===== Data to examine =====

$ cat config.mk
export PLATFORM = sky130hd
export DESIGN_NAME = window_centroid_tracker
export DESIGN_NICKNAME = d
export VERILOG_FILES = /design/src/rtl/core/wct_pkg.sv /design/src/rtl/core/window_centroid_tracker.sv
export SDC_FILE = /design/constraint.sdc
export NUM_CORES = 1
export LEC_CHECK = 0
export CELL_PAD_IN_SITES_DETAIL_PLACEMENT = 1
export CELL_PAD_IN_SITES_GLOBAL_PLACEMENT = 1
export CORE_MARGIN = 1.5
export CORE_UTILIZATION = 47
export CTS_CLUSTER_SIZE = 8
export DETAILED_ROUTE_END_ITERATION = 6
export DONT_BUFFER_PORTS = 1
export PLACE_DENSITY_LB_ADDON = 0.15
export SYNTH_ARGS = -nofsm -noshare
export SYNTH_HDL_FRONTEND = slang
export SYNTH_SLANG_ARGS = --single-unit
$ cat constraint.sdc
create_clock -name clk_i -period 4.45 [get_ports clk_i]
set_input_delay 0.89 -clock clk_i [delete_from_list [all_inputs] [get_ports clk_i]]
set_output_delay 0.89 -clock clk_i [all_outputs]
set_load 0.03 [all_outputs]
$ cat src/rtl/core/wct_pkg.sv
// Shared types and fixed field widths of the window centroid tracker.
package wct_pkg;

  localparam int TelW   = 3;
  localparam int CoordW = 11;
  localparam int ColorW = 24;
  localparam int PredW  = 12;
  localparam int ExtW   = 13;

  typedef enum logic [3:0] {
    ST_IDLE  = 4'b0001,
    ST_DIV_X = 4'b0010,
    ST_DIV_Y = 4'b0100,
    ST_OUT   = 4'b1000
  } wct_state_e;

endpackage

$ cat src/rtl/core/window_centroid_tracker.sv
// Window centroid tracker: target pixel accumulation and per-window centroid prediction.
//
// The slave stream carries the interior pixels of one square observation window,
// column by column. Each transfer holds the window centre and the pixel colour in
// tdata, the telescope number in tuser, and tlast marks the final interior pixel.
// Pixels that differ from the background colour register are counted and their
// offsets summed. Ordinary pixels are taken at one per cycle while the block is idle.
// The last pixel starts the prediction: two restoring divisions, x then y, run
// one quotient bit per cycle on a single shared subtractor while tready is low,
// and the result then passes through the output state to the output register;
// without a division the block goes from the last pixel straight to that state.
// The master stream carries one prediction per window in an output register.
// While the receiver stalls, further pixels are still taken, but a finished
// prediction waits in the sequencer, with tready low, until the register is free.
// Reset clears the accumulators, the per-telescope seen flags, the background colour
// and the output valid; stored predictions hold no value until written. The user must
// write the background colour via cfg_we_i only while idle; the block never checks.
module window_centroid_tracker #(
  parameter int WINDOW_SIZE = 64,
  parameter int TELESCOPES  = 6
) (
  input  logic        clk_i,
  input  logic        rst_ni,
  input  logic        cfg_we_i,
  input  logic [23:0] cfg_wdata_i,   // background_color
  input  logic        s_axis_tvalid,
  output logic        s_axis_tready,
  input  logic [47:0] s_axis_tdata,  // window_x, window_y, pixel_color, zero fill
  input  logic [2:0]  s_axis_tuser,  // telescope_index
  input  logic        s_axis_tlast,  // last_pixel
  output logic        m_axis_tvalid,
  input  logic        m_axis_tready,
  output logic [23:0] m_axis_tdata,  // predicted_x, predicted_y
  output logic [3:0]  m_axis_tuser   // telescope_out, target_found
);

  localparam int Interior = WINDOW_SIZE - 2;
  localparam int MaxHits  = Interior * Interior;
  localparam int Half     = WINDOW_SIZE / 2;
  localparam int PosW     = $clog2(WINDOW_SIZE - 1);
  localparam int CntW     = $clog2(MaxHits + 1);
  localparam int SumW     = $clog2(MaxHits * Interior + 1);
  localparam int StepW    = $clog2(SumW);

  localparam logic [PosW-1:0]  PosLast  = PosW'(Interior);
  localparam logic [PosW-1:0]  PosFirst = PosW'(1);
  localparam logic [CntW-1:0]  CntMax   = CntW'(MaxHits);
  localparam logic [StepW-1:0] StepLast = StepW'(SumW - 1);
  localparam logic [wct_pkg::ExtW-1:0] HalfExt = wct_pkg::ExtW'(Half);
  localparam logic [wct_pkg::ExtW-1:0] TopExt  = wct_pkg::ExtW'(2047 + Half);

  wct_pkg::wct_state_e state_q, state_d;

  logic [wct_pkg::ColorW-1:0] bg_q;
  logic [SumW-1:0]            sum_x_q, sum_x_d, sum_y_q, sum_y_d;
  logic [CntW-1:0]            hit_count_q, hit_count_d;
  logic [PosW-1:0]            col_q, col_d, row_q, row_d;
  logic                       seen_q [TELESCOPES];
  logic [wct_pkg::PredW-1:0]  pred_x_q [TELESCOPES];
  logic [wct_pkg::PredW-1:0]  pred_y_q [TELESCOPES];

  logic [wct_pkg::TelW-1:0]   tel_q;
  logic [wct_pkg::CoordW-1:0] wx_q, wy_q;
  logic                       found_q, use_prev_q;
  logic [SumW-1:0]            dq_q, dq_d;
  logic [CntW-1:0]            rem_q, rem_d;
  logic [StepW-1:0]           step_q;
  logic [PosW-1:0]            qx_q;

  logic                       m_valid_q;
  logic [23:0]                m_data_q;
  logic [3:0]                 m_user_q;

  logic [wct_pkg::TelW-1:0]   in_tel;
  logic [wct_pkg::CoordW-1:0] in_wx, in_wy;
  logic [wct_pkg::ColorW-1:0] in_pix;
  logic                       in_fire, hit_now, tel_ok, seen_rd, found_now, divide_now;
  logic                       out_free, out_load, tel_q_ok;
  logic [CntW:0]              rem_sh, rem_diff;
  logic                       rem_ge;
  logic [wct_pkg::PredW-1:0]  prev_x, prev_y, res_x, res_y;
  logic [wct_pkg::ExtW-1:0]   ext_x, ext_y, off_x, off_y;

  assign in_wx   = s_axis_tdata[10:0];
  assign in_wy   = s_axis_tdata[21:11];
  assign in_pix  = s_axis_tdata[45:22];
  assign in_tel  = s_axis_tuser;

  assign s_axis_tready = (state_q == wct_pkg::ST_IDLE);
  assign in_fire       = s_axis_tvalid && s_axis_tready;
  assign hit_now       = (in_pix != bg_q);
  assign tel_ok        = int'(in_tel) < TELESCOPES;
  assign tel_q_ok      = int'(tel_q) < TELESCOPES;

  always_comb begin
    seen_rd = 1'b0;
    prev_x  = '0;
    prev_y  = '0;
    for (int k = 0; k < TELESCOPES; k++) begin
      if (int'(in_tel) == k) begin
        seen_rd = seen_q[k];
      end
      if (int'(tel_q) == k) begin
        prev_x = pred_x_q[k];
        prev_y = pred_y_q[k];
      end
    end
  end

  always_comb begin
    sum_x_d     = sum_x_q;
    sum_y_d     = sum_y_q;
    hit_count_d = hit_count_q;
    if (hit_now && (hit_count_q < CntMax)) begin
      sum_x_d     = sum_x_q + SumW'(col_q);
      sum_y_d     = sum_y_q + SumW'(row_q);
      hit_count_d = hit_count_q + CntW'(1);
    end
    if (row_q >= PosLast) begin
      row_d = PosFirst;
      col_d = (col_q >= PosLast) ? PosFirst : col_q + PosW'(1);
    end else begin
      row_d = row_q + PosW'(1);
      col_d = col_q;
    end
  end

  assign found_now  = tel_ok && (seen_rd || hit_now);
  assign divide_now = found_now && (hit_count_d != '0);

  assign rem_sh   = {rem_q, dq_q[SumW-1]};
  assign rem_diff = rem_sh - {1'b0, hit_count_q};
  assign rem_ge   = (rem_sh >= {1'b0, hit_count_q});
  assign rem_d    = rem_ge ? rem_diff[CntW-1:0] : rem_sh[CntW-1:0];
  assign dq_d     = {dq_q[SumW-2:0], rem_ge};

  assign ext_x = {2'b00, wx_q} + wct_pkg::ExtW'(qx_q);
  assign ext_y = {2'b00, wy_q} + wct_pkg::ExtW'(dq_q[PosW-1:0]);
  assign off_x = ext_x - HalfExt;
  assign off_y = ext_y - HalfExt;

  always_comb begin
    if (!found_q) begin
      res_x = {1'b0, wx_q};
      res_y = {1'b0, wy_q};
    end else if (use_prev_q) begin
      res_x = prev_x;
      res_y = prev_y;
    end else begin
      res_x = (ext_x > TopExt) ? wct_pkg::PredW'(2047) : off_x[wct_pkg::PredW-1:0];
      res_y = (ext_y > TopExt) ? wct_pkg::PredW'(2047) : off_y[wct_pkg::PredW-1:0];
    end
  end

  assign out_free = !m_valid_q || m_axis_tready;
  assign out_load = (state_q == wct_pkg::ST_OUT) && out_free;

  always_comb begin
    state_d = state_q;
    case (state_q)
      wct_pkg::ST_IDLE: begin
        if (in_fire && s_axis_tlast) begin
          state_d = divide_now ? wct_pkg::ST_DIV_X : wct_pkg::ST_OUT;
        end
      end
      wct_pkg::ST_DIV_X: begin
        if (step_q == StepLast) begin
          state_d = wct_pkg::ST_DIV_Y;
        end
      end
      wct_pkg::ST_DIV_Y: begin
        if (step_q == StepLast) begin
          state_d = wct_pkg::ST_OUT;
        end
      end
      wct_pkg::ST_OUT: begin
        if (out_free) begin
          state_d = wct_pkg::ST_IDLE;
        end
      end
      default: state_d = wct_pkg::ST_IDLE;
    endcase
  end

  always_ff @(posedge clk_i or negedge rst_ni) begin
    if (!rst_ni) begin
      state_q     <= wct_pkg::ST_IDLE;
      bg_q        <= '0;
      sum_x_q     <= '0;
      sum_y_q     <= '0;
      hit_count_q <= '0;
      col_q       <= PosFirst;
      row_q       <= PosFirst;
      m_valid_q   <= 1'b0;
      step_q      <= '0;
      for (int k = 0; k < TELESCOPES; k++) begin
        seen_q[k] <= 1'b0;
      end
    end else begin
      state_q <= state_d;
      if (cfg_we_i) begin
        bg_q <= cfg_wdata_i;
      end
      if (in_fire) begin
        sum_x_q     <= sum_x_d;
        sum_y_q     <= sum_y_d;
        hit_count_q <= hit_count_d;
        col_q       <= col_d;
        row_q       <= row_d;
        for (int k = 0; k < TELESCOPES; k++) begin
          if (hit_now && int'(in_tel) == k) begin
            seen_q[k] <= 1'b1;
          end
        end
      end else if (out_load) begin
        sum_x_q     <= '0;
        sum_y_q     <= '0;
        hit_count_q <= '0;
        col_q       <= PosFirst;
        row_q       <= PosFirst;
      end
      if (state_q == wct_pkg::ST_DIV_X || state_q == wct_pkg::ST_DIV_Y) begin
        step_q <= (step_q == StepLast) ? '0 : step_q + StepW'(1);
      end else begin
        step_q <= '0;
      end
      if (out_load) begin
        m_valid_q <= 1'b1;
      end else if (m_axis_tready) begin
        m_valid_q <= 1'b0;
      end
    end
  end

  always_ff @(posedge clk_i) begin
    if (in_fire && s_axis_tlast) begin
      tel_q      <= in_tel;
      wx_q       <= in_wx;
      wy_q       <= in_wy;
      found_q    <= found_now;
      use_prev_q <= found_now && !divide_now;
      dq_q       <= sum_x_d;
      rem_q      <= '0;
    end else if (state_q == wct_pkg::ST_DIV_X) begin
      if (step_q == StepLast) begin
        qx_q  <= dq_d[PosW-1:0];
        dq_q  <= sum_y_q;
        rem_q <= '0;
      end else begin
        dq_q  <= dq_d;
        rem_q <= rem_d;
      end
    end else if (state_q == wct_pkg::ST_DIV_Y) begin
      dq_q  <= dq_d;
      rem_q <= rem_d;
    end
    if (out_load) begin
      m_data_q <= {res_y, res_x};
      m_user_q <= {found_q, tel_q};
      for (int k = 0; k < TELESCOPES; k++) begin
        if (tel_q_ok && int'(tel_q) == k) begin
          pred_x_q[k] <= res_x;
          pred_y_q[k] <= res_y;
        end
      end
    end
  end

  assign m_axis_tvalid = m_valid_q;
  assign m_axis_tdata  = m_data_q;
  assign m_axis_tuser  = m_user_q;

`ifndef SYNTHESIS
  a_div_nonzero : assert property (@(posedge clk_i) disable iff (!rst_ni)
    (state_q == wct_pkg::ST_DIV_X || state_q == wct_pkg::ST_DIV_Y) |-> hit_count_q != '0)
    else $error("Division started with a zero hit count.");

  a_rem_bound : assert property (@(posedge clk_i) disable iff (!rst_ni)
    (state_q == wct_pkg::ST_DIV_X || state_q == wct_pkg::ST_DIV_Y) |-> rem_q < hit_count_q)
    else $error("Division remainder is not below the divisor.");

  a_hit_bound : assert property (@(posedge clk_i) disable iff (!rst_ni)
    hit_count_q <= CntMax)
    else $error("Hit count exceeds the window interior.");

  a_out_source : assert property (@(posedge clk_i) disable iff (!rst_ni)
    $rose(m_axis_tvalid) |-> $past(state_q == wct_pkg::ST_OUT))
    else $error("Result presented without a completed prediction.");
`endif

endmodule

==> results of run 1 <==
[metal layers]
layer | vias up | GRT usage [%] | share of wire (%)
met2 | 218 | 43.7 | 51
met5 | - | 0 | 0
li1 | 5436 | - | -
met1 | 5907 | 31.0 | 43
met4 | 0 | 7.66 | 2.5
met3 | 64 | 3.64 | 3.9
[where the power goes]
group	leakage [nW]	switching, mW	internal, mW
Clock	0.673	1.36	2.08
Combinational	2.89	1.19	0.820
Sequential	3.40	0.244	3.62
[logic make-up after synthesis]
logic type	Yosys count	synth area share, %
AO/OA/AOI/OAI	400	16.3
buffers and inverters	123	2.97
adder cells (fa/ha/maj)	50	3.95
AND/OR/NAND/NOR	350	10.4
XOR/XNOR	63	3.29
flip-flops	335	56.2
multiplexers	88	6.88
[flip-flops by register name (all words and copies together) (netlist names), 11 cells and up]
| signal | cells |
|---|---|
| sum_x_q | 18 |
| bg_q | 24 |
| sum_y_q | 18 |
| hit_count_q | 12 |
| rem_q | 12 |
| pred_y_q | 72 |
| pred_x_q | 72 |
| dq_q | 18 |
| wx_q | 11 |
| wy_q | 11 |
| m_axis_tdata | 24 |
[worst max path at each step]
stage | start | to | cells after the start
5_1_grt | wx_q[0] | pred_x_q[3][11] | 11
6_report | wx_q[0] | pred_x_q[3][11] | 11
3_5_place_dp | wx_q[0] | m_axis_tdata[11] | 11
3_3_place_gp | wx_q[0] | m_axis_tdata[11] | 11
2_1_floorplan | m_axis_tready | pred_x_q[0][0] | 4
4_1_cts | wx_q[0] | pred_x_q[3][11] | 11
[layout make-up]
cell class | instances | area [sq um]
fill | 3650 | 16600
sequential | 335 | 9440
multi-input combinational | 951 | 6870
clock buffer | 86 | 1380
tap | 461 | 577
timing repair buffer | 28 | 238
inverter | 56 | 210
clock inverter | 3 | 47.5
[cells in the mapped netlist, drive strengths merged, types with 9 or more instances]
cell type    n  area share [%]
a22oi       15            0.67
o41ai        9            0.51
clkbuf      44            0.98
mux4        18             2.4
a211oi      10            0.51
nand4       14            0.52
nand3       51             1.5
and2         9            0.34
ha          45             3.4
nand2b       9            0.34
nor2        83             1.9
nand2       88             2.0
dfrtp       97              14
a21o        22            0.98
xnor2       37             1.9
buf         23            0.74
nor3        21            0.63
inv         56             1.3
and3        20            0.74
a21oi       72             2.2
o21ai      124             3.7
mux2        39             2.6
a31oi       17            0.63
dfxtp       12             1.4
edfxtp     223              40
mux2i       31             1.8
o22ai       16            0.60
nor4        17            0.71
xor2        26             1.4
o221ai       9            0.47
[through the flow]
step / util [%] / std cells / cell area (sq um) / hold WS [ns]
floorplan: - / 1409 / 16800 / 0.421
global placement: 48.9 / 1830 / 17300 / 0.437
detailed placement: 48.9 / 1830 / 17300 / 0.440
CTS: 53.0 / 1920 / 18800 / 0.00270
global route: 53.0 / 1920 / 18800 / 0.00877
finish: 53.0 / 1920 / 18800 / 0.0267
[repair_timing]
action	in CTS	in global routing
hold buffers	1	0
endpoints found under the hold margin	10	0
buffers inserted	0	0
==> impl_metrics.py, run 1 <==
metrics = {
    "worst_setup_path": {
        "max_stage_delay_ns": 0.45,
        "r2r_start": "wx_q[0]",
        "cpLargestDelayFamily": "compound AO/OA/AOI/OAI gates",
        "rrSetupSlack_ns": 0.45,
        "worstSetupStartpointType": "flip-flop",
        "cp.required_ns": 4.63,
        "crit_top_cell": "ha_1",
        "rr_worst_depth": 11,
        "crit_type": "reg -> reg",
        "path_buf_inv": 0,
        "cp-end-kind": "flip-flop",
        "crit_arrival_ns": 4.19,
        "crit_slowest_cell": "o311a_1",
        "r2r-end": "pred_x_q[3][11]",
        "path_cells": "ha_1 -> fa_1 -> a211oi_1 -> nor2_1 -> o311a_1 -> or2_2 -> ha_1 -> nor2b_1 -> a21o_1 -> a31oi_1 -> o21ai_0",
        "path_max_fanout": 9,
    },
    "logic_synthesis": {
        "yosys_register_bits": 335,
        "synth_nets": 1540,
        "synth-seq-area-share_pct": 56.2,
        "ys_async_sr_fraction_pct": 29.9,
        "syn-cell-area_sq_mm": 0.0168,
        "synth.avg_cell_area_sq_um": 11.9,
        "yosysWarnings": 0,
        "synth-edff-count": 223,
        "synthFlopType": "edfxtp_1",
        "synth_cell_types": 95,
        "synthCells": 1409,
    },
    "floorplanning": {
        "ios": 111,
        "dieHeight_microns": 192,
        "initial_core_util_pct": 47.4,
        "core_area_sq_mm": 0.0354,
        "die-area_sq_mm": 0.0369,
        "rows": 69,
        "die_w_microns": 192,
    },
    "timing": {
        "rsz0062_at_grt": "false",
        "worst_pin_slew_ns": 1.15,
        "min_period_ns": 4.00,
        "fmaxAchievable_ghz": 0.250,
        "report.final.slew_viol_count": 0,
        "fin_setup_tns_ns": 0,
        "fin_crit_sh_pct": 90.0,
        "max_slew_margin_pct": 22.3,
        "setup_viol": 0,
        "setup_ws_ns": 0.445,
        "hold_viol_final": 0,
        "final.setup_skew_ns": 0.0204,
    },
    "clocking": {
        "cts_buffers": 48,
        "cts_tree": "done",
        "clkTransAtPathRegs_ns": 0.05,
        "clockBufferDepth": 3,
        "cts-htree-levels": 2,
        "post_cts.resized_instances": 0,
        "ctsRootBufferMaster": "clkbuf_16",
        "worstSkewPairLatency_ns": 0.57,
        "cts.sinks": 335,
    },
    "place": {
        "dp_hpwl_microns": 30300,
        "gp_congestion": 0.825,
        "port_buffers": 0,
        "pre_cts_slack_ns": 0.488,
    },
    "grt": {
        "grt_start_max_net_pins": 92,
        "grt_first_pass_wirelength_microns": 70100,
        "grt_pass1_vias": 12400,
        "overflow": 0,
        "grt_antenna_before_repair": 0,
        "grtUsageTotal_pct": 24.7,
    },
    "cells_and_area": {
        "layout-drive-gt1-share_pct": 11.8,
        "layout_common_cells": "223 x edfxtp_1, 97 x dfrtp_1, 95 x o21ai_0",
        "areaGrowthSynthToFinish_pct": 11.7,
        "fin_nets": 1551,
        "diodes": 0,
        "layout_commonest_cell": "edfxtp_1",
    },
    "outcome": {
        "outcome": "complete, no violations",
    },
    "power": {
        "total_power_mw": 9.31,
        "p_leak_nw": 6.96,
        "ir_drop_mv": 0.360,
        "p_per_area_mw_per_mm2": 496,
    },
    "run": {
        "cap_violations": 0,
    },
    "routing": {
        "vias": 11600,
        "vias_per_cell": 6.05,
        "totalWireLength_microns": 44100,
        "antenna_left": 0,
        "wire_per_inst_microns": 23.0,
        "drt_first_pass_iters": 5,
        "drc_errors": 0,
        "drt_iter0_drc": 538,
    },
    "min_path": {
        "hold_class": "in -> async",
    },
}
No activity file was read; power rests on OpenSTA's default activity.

=====

Problem description » Return only the exact lines from the opening of the records through the line that contains "one quotient bit", both included.

Written solution »
$ cat config.mk
export PLATFORM = sky130hd
export DESIGN_NAME = window_centroid_tracker
export DESIGN_NICKNAME = d
export VERILOG_FILES = /design/src/rtl/core/wct_pkg.sv /design/src/rtl/core/window_centroid_tracker.sv
export SDC_FILE = /design/constraint.sdc
export NUM_CORES = 1
export LEC_CHECK = 0
export CELL_PAD_IN_SITES_DETAIL_PLACEMENT = 1
export CELL_PAD_IN_SITES_GLOBAL_PLACEMENT = 1
export CORE_MARGIN = 1.5
export CORE_UTILIZATION = 47
export CTS_CLUSTER_SIZE = 8
export DETAILED_ROUTE_END_ITERATION = 6
export DONT_BUFFER_PORTS = 1
export PLACE_DENSITY_LB_ADDON = 0.15
export SYNTH_ARGS = -nofsm -noshare
export SYNTH_HDL_FRONTEND = slang
export SYNTH_SLANG_ARGS = --single-unit
$ cat constraint.sdc
create_clock -name clk_i -period 4.45 [get_ports clk_i]
set_input_delay 0.89 -clock clk_i [delete_from_list [all_inputs] [get_ports clk_i]]
set_output_delay 0.89 -clock clk_i [all_outputs]
set_load 0.03 [all_outputs]
$ cat src/rtl/core/wct_pkg.sv
// Shared types and fixed field widths of the window centroid tracker.
package wct_pkg;

  localparam int TelW   = 3;
  localparam int CoordW = 11;
  localparam int ColorW = 24;
  localparam int PredW  = 12;
  localparam int ExtW   = 13;

  typedef enum logic [3:0] {
    ST_IDLE  = 4'b0001,
    ST_DIV_X = 4'b0010,
    ST_DIV_Y = 4'b0100,
    ST_OUT   = 4'b1000
  } wct_state_e;

endpackage

$ cat src/rtl/core/window_centroid_tracker.sv
// Window centroid tracker: target pixel accumulation and per-window centroid prediction.
//
// The slave stream carries the interior pixels of one square observation window,
// column by column. Each transfer holds the window centre and the pixel colour in
// tdata, the telescope number in tuser, and tlast marks the final interior pixel.
// Pixels that differ from the background colour register are counted and their
// offsets summed. Ordinary pixels are taken at one per cycle while the block is idle.
// The last pixel starts the prediction: two restoring divisions, x then y, run
// one quotient bit per cycle on a single shared subtractor while tready is low,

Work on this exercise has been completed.